Requirement: Output all the data exactly as it appears below.

Items listed in a dataset:
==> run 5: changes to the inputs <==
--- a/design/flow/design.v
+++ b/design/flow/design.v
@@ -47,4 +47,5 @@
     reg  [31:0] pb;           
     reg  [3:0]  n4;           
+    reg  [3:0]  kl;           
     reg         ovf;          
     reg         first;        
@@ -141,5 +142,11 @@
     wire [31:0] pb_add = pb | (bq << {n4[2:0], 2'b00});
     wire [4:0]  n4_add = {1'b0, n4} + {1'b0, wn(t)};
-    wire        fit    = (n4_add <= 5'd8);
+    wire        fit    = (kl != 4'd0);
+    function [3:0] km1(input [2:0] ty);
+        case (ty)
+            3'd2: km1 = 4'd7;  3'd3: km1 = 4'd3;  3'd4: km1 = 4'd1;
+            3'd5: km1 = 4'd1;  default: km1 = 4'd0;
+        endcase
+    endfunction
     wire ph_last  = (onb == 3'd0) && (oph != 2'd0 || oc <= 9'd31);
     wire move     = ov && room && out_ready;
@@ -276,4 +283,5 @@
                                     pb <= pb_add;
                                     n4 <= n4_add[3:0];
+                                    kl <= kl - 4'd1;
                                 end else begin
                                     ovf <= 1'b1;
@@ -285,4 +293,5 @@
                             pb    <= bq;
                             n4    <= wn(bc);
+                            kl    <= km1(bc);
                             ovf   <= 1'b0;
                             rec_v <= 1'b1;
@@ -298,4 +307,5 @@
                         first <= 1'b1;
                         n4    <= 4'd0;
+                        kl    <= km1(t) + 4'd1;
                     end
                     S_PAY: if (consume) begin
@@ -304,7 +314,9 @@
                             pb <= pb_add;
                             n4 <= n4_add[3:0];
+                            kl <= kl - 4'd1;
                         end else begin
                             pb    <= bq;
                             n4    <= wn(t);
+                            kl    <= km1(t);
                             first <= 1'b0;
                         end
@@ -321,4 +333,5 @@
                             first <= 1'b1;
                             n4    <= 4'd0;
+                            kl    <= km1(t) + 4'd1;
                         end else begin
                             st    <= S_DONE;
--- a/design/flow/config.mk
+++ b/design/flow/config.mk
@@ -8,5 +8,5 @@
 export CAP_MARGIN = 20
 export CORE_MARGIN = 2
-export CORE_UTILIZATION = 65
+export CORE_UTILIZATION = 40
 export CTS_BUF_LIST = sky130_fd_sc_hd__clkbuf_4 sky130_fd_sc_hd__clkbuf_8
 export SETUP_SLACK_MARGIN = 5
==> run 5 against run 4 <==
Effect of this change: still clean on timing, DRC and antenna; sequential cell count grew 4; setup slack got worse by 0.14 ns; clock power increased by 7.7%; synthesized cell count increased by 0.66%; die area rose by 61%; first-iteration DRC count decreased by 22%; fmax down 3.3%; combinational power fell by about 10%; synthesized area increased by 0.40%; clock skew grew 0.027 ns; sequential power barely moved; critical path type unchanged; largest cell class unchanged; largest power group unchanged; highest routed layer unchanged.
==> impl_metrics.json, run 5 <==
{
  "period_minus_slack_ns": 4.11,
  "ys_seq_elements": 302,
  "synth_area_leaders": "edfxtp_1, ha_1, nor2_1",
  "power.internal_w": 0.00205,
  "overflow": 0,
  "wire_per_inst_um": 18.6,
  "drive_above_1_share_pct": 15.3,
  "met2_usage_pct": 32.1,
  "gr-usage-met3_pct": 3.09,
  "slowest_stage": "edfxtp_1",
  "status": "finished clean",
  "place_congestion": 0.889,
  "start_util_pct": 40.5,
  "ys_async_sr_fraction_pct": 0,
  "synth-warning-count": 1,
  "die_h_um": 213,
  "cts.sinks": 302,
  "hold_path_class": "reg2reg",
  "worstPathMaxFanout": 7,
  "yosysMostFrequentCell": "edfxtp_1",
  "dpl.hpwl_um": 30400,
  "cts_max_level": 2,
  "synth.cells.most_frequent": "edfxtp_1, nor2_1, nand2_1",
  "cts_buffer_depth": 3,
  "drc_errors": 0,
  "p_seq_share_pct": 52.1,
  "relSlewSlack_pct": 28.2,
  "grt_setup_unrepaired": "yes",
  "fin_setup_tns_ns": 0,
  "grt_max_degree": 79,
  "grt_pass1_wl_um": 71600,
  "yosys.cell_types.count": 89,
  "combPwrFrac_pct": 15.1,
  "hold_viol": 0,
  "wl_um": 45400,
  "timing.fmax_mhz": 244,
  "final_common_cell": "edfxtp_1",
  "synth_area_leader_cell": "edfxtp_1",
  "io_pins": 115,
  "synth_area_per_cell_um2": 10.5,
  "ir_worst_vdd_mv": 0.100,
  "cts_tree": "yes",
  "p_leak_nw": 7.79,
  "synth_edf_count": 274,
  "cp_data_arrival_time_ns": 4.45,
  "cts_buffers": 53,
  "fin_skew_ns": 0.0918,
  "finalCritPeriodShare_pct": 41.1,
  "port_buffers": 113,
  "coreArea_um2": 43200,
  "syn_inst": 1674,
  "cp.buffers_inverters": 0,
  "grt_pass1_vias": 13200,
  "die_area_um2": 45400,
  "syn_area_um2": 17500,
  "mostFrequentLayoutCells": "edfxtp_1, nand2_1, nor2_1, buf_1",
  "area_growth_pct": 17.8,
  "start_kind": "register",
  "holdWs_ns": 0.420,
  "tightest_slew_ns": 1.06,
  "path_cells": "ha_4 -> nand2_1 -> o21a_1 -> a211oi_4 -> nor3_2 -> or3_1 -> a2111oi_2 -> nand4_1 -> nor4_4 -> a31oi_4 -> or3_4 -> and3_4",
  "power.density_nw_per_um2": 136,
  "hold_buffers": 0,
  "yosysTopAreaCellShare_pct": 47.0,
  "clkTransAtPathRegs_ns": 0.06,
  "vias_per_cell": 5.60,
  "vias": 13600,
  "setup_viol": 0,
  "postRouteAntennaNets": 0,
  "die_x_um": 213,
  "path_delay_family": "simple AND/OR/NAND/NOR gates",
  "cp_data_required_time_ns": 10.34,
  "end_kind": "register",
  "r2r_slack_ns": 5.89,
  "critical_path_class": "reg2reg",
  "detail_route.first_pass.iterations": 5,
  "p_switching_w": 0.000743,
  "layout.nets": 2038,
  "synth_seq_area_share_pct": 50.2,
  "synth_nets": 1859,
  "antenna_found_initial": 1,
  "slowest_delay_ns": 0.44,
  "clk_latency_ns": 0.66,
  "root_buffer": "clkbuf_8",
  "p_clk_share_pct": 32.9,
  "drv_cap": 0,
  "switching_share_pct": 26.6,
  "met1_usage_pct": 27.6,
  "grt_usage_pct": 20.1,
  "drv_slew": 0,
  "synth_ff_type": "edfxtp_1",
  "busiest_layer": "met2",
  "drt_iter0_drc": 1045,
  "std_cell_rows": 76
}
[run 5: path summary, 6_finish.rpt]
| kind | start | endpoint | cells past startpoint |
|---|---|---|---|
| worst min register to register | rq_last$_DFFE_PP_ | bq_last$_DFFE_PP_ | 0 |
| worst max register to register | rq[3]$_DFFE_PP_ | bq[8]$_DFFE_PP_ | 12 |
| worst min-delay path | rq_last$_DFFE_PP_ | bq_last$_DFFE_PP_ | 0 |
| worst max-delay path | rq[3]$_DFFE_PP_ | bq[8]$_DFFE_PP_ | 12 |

Output below:
==> run 5: changes to the inputs <==
--- a/design/flow/design.v
+++ b/design/flow/design.v
@@ -47,4 +47,5 @@
     reg  [31:0] pb;           
     reg  [3:0]  n4;           
+    reg  [3:0]  kl;           
     reg         ovf;          
     reg         first;        
@@ -141,5 +142,11 @@
     wire [31:0] pb_add = pb | (bq << {n4[2:0], 2'b00});
     wire [4:0]  n4_add = {1'b0, n4} + {1'b0, wn(t)};
-    wire        fit    = (n4_add <= 5'd8);
+    wire        fit    = (kl != 4'd0);
+    function [3:0] km1(input [2:0] ty);
+        case (ty)
+            3'd2: km1 = 4'd7;  3'd3: km1 = 4'd3;  3'd4: km1 = 4'd1;
+            3'd5: km1 = 4'd1;  default: km1 = 4'd0;
+        endcase
+    endfunction
     wire ph_last  = (onb == 3'd0) && (oph != 2'd0 || oc <= 9'd31);
     wire move     = ov && room && out_ready;
@@ -276,4 +283,5 @@
                                     pb <= pb_add;
                                     n4 <= n4_add[3:0];
+                                    kl <= kl - 4'd1;
                                 end else begin
                                     ovf <= 1'b1;
@@ -285,4 +293,5 @@
                             pb    <= bq;
                             n4    <= wn(bc);
+                            kl    <= km1(bc);
                             ovf   <= 1'b0;
                             rec_v <= 1'b1;
@@ -298,4 +307,5 @@
                         first <= 1'b1;
                         n4    <= 4'd0;
+                        kl    <= km1(t) + 4'd1;
                     end
                     S_PAY: if (consume) begin
@@ -304,7 +314,9 @@
                             pb <= pb_add;
                             n4 <= n4_add[3:0];
+                            kl <= kl - 4'd1;
                         end else begin
                             pb    <= bq;
                             n4    <= wn(t);
+                            kl    <= km1(t);
                             first <= 1'b0;
                         end
@@ -321,4 +333,5 @@
                             first <= 1'b1;
                             n4    <= 4'd0;
+                            kl    <= km1(t) + 4'd1;
                         end else begin
                             st    <= S_DONE;
--- a/design/flow/config.mk
+++ b/design/flow/config.mk
@@ -8,5 +8,5 @@
 export CAP_MARGIN = 20
 export CORE_MARGIN = 2
-export CORE_UTILIZATION = 65
+export CORE_UTILIZATION = 40
 export CTS_BUF_LIST = sky130_fd_sc_hd__clkbuf_4 sky130_fd_sc_hd__clkbuf_8
 export SETUP_SLACK_MARGIN = 5
==> run 5 against run 4 <==
Effect of this change: still clean on timing, DRC and antenna; sequential cell count grew 4; setup slack got worse by 0.14 ns; clock power increased by 7.7%; synthesized cell count increased by 0.66%; die area rose by 61%; first-iteration DRC count decreased by 22%; fmax down 3.3%; combinational power fell by about 10%; synthesized area increased by 0.40%; clock skew grew 0.027 ns; sequential power barely moved; critical path type unchanged; largest cell class unchanged; largest power group unchanged; highest routed layer unchanged.
==> impl_metrics.json, run 5 <==
{
  "period_minus_slack_ns": 4.11,
  "ys_seq_elements": 302,
  "synth_area_leaders": "edfxtp_1, ha_1, nor2_1",
  "power.internal_w": 0.00205,
  "overflow": 0,
  "wire_per_inst_um": 18.6,
  "drive_above_1_share_pct": 15.3,
  "met2_usage_pct": 32.1,
  "gr-usage-met3_pct": 3.09,
  "slowest_stage": "edfxtp_1",
  "status": "finished clean",
  "place_congestion": 0.889,
  "start_util_pct": 40.5,
  "ys_async_sr_fraction_pct": 0,
  "synth-warning-count": 1,
  "die_h_um": 213,
  "cts.sinks": 302,
  "hold_path_class": "reg2reg",
  "worstPathMaxFanout": 7,
  "yosysMostFrequentCell": "edfxtp_1",
  "dpl.hpwl_um": 30400,
  "cts_max_level": 2,
  "synth.cells.most_frequent": "edfxtp_1, nor2_1, nand2_1",
  "cts_buffer_depth": 3,
  "drc_errors": 0,
  "p_seq_share_pct": 52.1,
  "relSlewSlack_pct": 28.2,
  "grt_setup_unrepaired": "yes",
  "fin_setup_tns_ns": 0,
  "grt_max_degree": 79,
  "grt_pass1_wl_um": 71600,
  "yosys.cell_types.count": 89,
  "combPwrFrac_pct": 15.1,
  "hold_viol": 0,
  "wl_um": 45400,
  "timing.fmax_mhz": 244,
  "final_common_cell": "edfxtp_1",
  "synth_area_leader_cell": "edfxtp_1",
  "io_pins": 115,
  "synth_area_per_cell_um2": 10.5,
  "ir_worst_vdd_mv": 0.100,
  "cts_tree": "yes",
  "p_leak_nw": 7.79,
  "synth_edf_count": 274,
  "cp_data_arrival_time_ns": 4.45,
  "cts_buffers": 53,
  "fin_skew_ns": 0.0918,
  "finalCritPeriodShare_pct": 41.1,
  "port_buffers": 113,
  "coreArea_um2": 43200,
  "syn_inst": 1674,
  "cp.buffers_inverters": 0,
  "grt_pass1_vias": 13200,
  "die_area_um2": 45400,
  "syn_area_um2": 17500,
  "mostFrequentLayoutCells": "edfxtp_1, nand2_1, nor2_1, buf_1",
  "area_growth_pct": 17.8,
  "start_kind": "register",
  "holdWs_ns": 0.420,
  "tightest_slew_ns": 1.06,
  "path_cells": "ha_4 -> nand2_1 -> o21a_1 -> a211oi_4 -> nor3_2 -> or3_1 -> a2111oi_2 -> nand4_1 -> nor4_4 -> a31oi_4 -> or3_4 -> and3_4",
  "power.density_nw_per_um2": 136,
  "hold_buffers": 0,
  "yosysTopAreaCellShare_pct": 47.0,
  "clkTransAtPathRegs_ns": 0.06,
  "vias_per_cell": 5.60,
  "vias": 13600,
  "setup_viol": 0,
  "postRouteAntennaNets": 0,
  "die_x_um": 213,
  "path_delay_family": "simple AND/OR/NAND/NOR gates",
  "cp_data_required_time_ns": 10.34,
  "end_kind": "register",
  "r2r_slack_ns": 5.89,
  "critical_path_class": "reg2reg",
  "detail_route.first_pass.iterations": 5,
  "p_switching_w": 0.000743,
  "layout.nets": 2038,
  "synth_seq_area_share_pct": 50.2,
  "synth_nets": 1859,
  "antenna_found_initial": 1,
  "slowest_delay_ns": 0.44,
  "clk_latency_ns": 0.66,
  "root_buffer": "clkbuf_8",
  "p_clk_share_pct": 32.9,
  "drv_cap": 0,
  "switching_share_pct": 26.6,
  "met1_usage_pct": 27.6,
  "grt_usage_pct": 20.1,
  "drv_slew": 0,
  "synth_ff_type": "edfxtp_1",
  "busiest_layer": "met2",
  "drt_iter0_drc": 1045,
  "std_cell_rows": 76
}
[run 5: path summary, 6_finish.rpt]
| kind | start | endpoint | cells past startpoint |
|---|---|---|---|
| worst min register to register | rq_last$_DFFE_PP_ | bq_last$_DFFE_PP_ | 0 |
| worst max register to register | rq[3]$_DFFE_PP_ | bq[8]$_DFFE_PP_ | 12 |
| worst min-delay path | rq_last$_DFFE_PP_ | bq_last$_DFFE_PP_ | 0 |
| worst max-delay path | rq[3]$_DFFE_PP_ | bq[8]$_DFFE_PP_ | 12 |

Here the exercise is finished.